Il passeggero si sfilò la benda e scese dall’auto. La prima cosa che notò nel buio cenere della notte fu che nel piazzale erano parcheggiate altre automobili, sette o otto, forse. La seconda fu l’ingombrante presenza dell’orfanotrofio dietro di lui, il misterioso edificio che aveva accettato di raggiungere a occhi chiusi, inteso sia nel senso letterale dell’espressione che in quello di “senza esitazione” che l’uso comune gli attribuiva.
Era una costruzione imponente, che si estendeva su tre o quattro piani.
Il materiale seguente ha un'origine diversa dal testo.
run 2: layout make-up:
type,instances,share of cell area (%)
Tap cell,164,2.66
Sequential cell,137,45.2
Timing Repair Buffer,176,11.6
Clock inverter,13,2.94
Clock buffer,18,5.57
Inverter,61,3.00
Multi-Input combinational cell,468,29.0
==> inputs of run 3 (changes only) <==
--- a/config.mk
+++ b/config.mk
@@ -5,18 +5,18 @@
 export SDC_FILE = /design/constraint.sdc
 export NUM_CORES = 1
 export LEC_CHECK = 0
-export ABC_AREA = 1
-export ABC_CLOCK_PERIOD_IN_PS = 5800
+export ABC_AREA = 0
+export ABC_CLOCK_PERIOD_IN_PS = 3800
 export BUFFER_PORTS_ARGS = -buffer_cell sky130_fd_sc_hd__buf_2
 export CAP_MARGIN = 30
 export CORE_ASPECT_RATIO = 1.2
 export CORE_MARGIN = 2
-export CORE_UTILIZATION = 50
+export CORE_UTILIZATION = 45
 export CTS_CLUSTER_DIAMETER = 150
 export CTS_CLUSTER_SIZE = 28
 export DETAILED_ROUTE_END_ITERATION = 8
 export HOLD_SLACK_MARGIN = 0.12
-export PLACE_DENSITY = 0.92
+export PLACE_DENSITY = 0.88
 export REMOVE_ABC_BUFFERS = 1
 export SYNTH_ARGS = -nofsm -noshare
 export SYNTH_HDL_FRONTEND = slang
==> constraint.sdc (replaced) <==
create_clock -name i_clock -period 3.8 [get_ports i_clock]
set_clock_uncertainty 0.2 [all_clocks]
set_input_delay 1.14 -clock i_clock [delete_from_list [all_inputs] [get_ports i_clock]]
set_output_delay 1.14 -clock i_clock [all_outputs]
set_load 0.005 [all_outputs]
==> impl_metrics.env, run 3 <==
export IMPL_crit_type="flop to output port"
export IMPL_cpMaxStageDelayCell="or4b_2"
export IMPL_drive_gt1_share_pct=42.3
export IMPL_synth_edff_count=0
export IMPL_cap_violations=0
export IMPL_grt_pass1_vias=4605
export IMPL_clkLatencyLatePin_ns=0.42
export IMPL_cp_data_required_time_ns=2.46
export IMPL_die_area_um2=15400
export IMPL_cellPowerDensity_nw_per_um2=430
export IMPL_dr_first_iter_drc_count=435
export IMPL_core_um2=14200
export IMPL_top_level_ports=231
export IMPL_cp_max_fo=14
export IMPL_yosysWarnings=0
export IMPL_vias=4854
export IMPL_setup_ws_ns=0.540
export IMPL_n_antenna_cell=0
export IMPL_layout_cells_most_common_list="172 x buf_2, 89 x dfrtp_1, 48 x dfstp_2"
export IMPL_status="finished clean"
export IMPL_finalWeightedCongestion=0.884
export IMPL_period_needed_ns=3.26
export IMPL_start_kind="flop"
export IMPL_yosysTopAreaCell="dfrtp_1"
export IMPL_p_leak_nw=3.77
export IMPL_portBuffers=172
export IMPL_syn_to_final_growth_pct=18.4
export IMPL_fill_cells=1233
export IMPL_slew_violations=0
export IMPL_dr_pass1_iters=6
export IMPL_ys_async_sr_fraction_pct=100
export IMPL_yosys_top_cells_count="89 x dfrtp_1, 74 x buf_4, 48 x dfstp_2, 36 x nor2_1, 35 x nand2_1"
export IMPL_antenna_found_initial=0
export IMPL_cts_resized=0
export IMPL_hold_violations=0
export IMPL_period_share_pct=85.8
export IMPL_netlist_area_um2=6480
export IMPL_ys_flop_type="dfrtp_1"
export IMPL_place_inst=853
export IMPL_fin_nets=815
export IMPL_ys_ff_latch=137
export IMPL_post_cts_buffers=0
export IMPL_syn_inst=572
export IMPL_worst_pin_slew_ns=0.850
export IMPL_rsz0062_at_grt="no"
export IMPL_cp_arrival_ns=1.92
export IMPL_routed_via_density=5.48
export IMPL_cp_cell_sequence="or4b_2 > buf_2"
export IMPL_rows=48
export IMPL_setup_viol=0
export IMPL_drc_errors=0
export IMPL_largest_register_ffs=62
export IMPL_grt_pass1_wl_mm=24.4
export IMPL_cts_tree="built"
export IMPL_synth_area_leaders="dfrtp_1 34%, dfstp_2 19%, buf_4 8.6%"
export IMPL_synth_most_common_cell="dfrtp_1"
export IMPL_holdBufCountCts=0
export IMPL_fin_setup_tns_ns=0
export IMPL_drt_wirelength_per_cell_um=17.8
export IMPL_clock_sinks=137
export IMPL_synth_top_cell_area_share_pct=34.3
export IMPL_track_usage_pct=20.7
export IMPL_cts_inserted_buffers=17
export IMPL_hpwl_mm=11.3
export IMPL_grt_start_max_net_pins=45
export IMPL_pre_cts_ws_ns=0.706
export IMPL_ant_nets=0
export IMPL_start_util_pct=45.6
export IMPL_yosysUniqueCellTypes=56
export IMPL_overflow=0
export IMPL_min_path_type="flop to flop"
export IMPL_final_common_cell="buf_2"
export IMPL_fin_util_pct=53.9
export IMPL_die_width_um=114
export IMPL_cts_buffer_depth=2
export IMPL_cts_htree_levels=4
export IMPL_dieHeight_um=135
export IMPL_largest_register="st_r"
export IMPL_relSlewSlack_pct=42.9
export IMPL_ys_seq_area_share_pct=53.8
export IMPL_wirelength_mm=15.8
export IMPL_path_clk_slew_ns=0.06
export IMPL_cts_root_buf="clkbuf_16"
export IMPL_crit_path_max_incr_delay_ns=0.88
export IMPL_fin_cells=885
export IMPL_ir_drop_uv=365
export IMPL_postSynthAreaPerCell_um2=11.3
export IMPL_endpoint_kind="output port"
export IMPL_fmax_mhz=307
La facciata principale era tempestata di finestre rettangolari e ricordava vagamente le mura di un cimitero, con i loculi disposti uno sull’altro in lugubri file ordinate.
«Che razza di posto è? Sembra un museo… e perché è tutto buio?»
«Sta’ un po’ zitto, e restami vicino. Dovremo entrare dal retro.»